A subroutine is a sequence of computer instructions that is contained in a larger program, typically used to perform a particular task and is referred to by name. They are also known as subprograms, procedures, functions, methods, subprocesses, routines or segments.
Subroutines are used to increase code readability and reusability by allowing the same functionality to be accessed multiple times from different points in the program. This is achieved by means of a subroutine’s ability to be called from any other program, performing the same operation or calculations.
Subroutines are often written in a high-level programming language such as C or Java, however assembly language is also used for writing subroutines. Sometimes, subroutines are written by the programmer and stored in a library, while other times they already exist in the operating system.

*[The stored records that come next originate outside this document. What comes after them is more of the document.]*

What follows belongs to an exercise in optimizing a design on an open flow for a short achievable clock period and few clock cycles; a production flow would make more cautious choices.
Where RTL was checked, it was by simulation tests only, not by an equivalence proof against the original.
Power figures rest on the tool's default switching activity, not on a simulated workload.

==> juniper <==
// lf_core
module lf_core (
    input  wire        clk,
    input  wire        rst,         
    input  wire        in_valid,
    input  wire [15:0] in_word,
    output wire        in_ready,
    output reg         out_valid,
    output reg  [2:0]  out_kind,
    output reg  [4:0]  out_addr,
    output reg  [15:0] out_data,
    output wire        busy
);
clock: 6.0 ns
lec_check: 0
abc_clock_period_in_ps: 2000
cap_margin: 20
core_margin: 2
core_utilization: 40
cts_cluster_diameter: 80
cts_cluster_size: 30
setup_slack_margin: 4.0
slew_margin: 20
run.sh (not shown) runs the stock make flow with config.mk's settings and CLKGATE_MAP_FILE= SYNTH_SCRIPT=/design/flow/synth_recipe.tcl, a recipe that flattens the netlist after the stock synthesis.
==> yarrow: changes against juniper <==
- CTS_CLUSTER_DIAMETER: 80 -> not set
- CTS_CLUSTER_SIZE: 30 -> not set
==> comparison table <==
|  | yarrow | juniper |
|---|---|---|
| Total routed wirelength | 42.3 mm | 41.7 mm |
| Count of placed standard cells in the final layout, fillers left out | 2187 | 2153 |
| Final Worst Setup Slack | 3.79 ns | 3.79 ns |
| Switching part of the total | 22.3% | 24.6% |
| Result of the run | complete, no violations | complete, no violations |
| Final standard cell area without fillers | 19700 um2 | 19000 um2 |
| Routing usage on met2 | 30.6% | 30.6% |
| Inserted Clock Buffers | 44 | 21 |
| Final clock-cell share | 7.92% | 3.93% |
| Worst-path clk slew | 0.06 ns | 0.11 ns |
| Length of routed met2 wiring | 19.6 mm | 19.5 mm |
| Maximum vdd drop | 177 uV | 190 uV |
| Layout area overhead | 16.0% | 11.9% |
| Combinational power | 0.389 mW | 0.410 mW |
Testbench counts of juniper, summed over its fixed seeds: cycles 24,037.
Testbench counts of yarrow, summed over its fixed seeds: cycles 24,037.


==> exp/pepper <==
Another version of the RTL of lf_core (not shown whole).
Settings: LEC_CHECK=0, CAP_MARGIN=20, CORE_MARGIN=2, CORE_UTILIZATION=40, SLEW_MARGIN=20; clock period 6.0 ns.
==> exp/onyx (differences from exp/pepper) <==
Settings changed: ABC_CLOCK_PERIOD_IN_PS from default to 2500, SETUP_SLACK_MARGIN from default to 3.5.
==> exp/umber (differences from exp/pepper) <==
--- a/flow/design.v
+++ b/flow/design.v
@@ -15,17 +15,17 @@
     localparam [2:0] EV_CONV   = 3'd2;
     localparam [2:0] EV_DISP   = 3'd3;
     localparam [2:0] EV_START  = 3'd4;
     localparam [2:0] EV_PAUSE  = 3'd5;
     localparam [2:0] EV_SLEEP  = 3'd6;
     localparam [2:0] EV_READ   = 3'd7;
     localparam [11:0] CUTOFF = 12'd3500;
     localparam [7:0]  THRESH = 8'd10;
-    localparam integer QD = 8;           
+    localparam integer QD = 4;           
     reg in_ready_q, busy_q;
     assign in_ready = in_ready_q;
     assign busy     = busy_q;
     wire [15:0] w = in_word;
     wire i_enc    = (w & 16'hFEFC) == 16'h1000;
     wire i_btn    = (w & 16'hFFFE) == 16'h2000;
     wire i_adc    = (w[15:12] == 4'h3);
     wire i_tobs   = (w == 16'h4000);
@@ -229,16 +229,30 @@
     reg [1:0]  cur, nxt, rc;
     reg [2:0]  acc, lp, dacc;
     reg [11:0] sample_reg;
     reg        sge;
     reg        adf;
     reg [3:0]  conv_ch;
     reg [7:0]  lost, stop;
     reg [7:0]  duty_r, duty_l;
+    function [15:0] updn_t;
+        input [15:0] c;
+        input        d;
+        integer i;
+        reg ones, zeros;
+        begin
+            ones = 1'b1; zeros = 1'b1;
+            for (i = 0; i < 16; i = i + 1) begin
+                updn_t[i] = d ? zeros : ones;
+                ones  = ones & c[i];
+                zeros = zeros & ~c[i];
+            end
+        end
+    endfunction
     wire trip_lost = (lost > THRESH);
     wire trip_stop = (stop > THRESH);
     reg [1:0] s_cur, s_nxt, s_rc;
     reg [2:0] s_acc, s_lp, s_dacc;
     always @* begin
         s_cur = cur; s_nxt = nxt; s_rc = rc;
         s_acc = acc; s_lp = lp; s_dacc = dacc;
         if (nxt != cur) begin
@@ -291,18 +305,18 @@
         if (rst) begin
             count0 <= 16'd0; count1 <= 16'd0;
             cur <= 2'd0; nxt <= 2'd0; rc <= 2'd0;
             acc <= 3'd0; lp <= 3'd0; dacc <= 3'd0;
             sample_reg <= 12'd0; sge <= 1'b0;
             adf <= 1'b0; conv_ch <= 4'd0;
             lost <= 8'd0; stop <= 8'd0; duty_r <= 8'd0; duty_l <= 8'd0;
         end else begin
-            if (c_q0) count0 <= c_q0d ? count0 - 16'd1 : count0 + 16'd1;
-            if (c_q1) count1 <= c_q1d ? count1 - 16'd1 : count1 + 16'd1;
+            if (c_q0) count0 <= count0 ^ updn_t(count0, c_q0d);
+            if (c_q1) count1 <= count1 ^ updn_t(count1, c_q1d);
             if (c_adcw) begin
                 sample_reg <= c_data[11:0];
                 sge        <= c_ge;
             end
             if (c_rearm) begin
                 adf     <= 1'b0;
                 conv_ch <= {2'd0, nxt};
             end
@@ -351,54 +365,54 @@
             r_k0 = EV_READ;   r_d0 = c_data | xrd; r_a0 = c_addr;
         end else begin
             r_k0 = EV_DISP;   r_d0 = {13'd0, dacc};
         end
     end
     wire        r_any = r_v0 | r_v1 | r_v2;
     wire [30:0] rec   = {r_v2, r_v1, r_v0, r_k0, r_a0, r_d0, nxt, lp};
     reg [30:0] qmem [0:QD-1];
-    reg [2:0]  wp, rp;
-    reg [3:0]  cnt;
+    reg [1:0] wp, rp;
+    reg [2:0]  cnt;
     reg [30:0] head;         
     wire [2:0] hv = head[30:28];
     wire [2:0] hv_rem = {hv[2] & (hv[1] | hv[0]), hv[1] & hv[0], 1'b0};
     wire       head_free = (hv_rem == 3'd0);
-    wire       q_ne = (cnt != 4'd0);
+    wire       q_ne = (cnt != 3'd0);
+    wire       q_full = cnt[2];
     wire       pop  = head_free & q_ne;
     wire       byp  = head_free & ~q_ne;
     wire       push = r_any & ~byp;
     reg [15:0] duty_d;
     always @* begin
         case (head[2:0])
             3'b001:  duty_d = {8'd0,  8'd50};
             3'b010:  duty_d = {8'd25, 8'd25};
             3'b011:  duty_d = {8'd15, 8'd35};
             3'b100:  duty_d = {8'd50, 8'd0};
             default: duty_d = {8'd35, 8'd15};
         endcase
     end
     always @(posedge clk) begin
-        if (push) qmem[wp] <= rec;
+        if (!q_full) qmem[wp] <= rec;
     end
     always @(posedge clk) begin
         if (rst) begin
-            wp <= 3'd0; rp <= 3'd0; cnt <= 4'd0;
+            wp <= 2'd0; rp <= 2'd0; cnt <= 3'd0;
             head <= 31'd0;
             out_valid <= 1'b0; out_kind <= 3'd0; out_addr <= 5'd0; out_data <= 16'd0;
             in_ready_q <= 1'b1;
             busy_q <= 1'b0;
         end else begin
-            if (push) wp <= wp + 3'd1;
-            if (pop)  rp <= rp + 3'd1;
-            cnt <= cnt + {3'd0, push} - {3'd0, pop};
+            if (push) wp <= wp + 2'd1;
+            if (pop)  rp <= rp + 2'd1;
+            cnt <= cnt + {2'd0, push} - {2'd0, pop};
             if (!head_free)  head <= {hv_rem, head[27:0]};
             else if (q_ne)   head <= qmem[rp];
-            else if (r_any)  head <= rec;
-            else             head <= 31'd0;
+            else             head <= rec;
             out_valid <= |hv;
             if (hv[0]) begin
                 out_kind <= head[27:25]; out_addr <= {1'b0, head[24:21]};
                 out_data <= head[20:5];
             end else if (hv[1]) begin
                 out_kind <= EV_CONV; out_addr <= 5'd0;
                 out_data <= {14'd0, head[4:3]};
             end else begin
Settings changed: ABC_CLOCK_PERIOD_IN_PS from default to 2000, CORE_UTILIZATION 40 to 65, SETUP_SLACK_MARGIN from default to 4.0.
==> run_results.csv <==
group,metric,value,unit
floorplan,tapCellCount,748,
pwr,peakVddDrop,0.000275,V
logic_synthesis,yosysTopAreaCellShare,0.335,
timing,max_slew.worst_pin.slew,0.986,ns
pwr,power_combinational,0.00147,W
placed_design,placed_cell_area,23500,sq um
placed_design,place.gp.congestion,0.900,
grt,grt_max_degree,77,
floorplan,initial_core_util,0.404,
pwr,internal_power,0.00637,W
timing,period_minus_slack,2.44,ns
final_layout,final_common_cell,"edfxtp_1",
status,status,"timing/DRC/antenna clean",
final_layout,clockBufferCount,71,
setup_path,cp.depth,8,
final_layout,stdcell_count,2706,
# the run above: exp/onyx

==> run_results.csv <==
group,metric,value,unit
pwr,internal_power,0.00626,W
floorplan,initial_core_util,0.404,
grt,grt_max_degree,112,
final_layout,final_common_cell,"dfxtp_1",
timing,period_minus_slack,3.37,ns
setup_path,cp.depth,6,
logic_synthesis,yosysTopAreaCellShare,0.335,
placed_design,placed_cell_area,23400,sq um
pwr,power.density,339,nW/um^2
final_layout,clockBufferCount,71,
pwr,power_combinational,0.00127,W
pwr,peakVddDrop,0.000303,V
timing,max_slew.worst_pin.slew,1.14,ns
status,status,"timing/DRC/antenna clean",
placed_design,place.gp.congestion,0.909,
final_layout,stdcell_count,2670,
floorplan,tapCellCount,748,
# the run above: exp/pepper

==> run_results.csv <==
group,metric,value,unit
status,status,"timing/DRC/antenna clean",
final_layout,n_all_inverters,40,
logic_synthesis,yosysTopAreaCellShare,0.302,
pwr,power_combinational,0.00127,W
final_layout,stdcell_count,2082,
timing,max_slew.worst_pin.slew,0.891,ns
floorplan,initial_core_util,0.661,
floorplan,tapCellCount,335,
placed_design,placed_cell_area,17900,sq um
placed_design,place.gp.congestion,0.935,
setup_path,r2r_end,"cnt[1]",
floorplan,core_area,26000,sq um
timing,period_minus_slack,2.37,ns
floorplan,ios,46,
final_layout,final_common_cell,"dfxtp_1",
# the run above: exp/umber

Testbench counts of exp/pepper, summed over its fixed seeds: cycles 24,029.
Testbench counts of exp/onyx, summed over its fixed seeds: cycles 24,029.
The RTL of exp/umber was laid out without a check of its function.

==> afterwards: timing with drivers on the ports <==
How much do the figures lean on ideal ports? The routed layouts below were timed once more, with nothing changed but the port constraints. Step 1 sets driving cells, clkbuf_16 on the clock port and buf_2 on the other inputs (assumed; they add their load-dependent delay and slew). Step 2 times the ports against the registers' clock, not the clock port: input delays grow and output delays shrink by t, the midpoint of the rising clock arrivals with the driver on. a / b / c = ideal ports / drivers / drivers and shift; a / b = the first two.
| run | t, ns | slack for setup (ns) | hold slack, ns |
|---|---|---|---|
| juniper | 0.602 | 3.793 / 3.739 / 3.542 | 0.340 / 0.340 / 0.340 |
| yarrow | 0.625 | 3.790 / 3.735 / 3.539 | 0.331 / 0.331 / 0.331 |
| exp/pepper | 0.647 | 2.635 / 2.635 / 2.575 | 0.334 / 0.334 / 0.334 |
| exp/onyx | 0.641 | 3.564 / 3.518 / 3.001 | 0.374 / 0.374 / 0.374 |
| exp/umber | 0.581 | 3.630 / 3.630 / 3.139 | 0.326 / 0.326 / 0.326 |
After both steps every run listed still meets setup and hold. The setup slack of exp/onyx, which loses most, moves by -0.046 ns with the drivers and by -0.563 ns with both steps.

When a subroutine is called, the control flow is transferred to it, where it begins by saving the state of the program, so it can return to the point at which it was called. Then, the instructions of the subroutine are executed in order and, when finished, it returns control flow to the main program.

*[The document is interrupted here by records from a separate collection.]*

Background: an optimization exercise with open tools, aiming at small area, a short achievable clock period and few clock cycles. Do not read the settings as production practice. Function was checked by simulation only, so behaviour that the tests miss may differ from the original. No activity file was given, so power comes from the tool's default toggle rates.

## flow/design.v (module list and top-level ports; edited modules follow where they fit)
// module aptb_acf: 1576 lines
module aptb_acf (
    input             clk,
    input             rst,           
    input             cmd_valid,
    output            cmd_ready,
    input      [31:0] cmd_word,      
    input      [31:0] cmd_data,      
    input      [31:0] cfg_fs,        
    input      [31:0] cfg_flo,       
    input      [31:0] cfg_fhi,       
    input      [15:0] cfg_tau,       
    output reg        rsp_valid,
    output reg [31:0] rsp_result,
    output reg [7:0]  rsp_err
);
  // ...
==> flow/flow/run.sh <==
#!/bin/bash
# The standard layout, with the port buffers made from plain buf_4 cells
# instead of the delay buffer the resizer picks by default.
set -euo pipefail
export BUFFER_PORTS_ARGS="-buffer_cell sky130_fd_sc_hd__buf_4"
bash standard.sh finish > standard_flow.log 2>&1
==> flow/standard.sh <==
#!/bin/bash
# synth_recipe.tcl (not shown) runs the flow's synth.tcl, then flattens the netlist and writes it again
# the make line also repeats each setting of config.mk as NAME=value (left out here)
make -C /OpenROAD-flow-scripts/flow DESIGN_CONFIG=/design/flow/config.mk WORK_HOME=/design/flow/orfs CLKGATE_MAP_FILE= SYNTH_SCRIPT=/design/flow/synth_recipe.tcl "${@:-finish}"
==> flow/config.mk <==
export PLATFORM = sky130hd
export DESIGN_NAME = aptb_acf
export DESIGN_NICKNAME = aptb_acf
export VERILOG_FILES = /design/flow/design.v
export SDC_FILE = /design/flow/constraint.sdc
export NUM_CORES = 4
export LEC_CHECK = 0
export CAP_MARGIN = 20
export CORE_MARGIN = 2
export CORE_UTILIZATION = 30
export CTS_BUF_LIST = sky130_fd_sc_hd__clkbuf_8
export CTS_CLUSTER_SIZE = 30
export SLEW_MARGIN = 20
==> flow/constraint.sdc <==
create_clock -name core_clock -period 15.0 [get_ports {clk}]
set_input_delay 3.0000 -clock core_clock [delete_from_list [all_inputs] [get_ports {clk}]]
set_output_delay 3.0000 -clock core_clock [all_outputs]
set_load 0.01 [all_outputs]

Along with providing code reusability, they can be beneficial when it comes to making changes. If a new version of the subroutine is created, it can be called instead of the main program needing to be modified. This helps to reduce the overhead of making substantial changes and makes it easier to debug the code.
Subroutines are one of the most fundamental components of computer programming, as they allow code to be broken down into small, reusable pieces. They are today an essential part of most programming languages, and for good reason – without them, most programs would take far more time and effort to create and manipulate.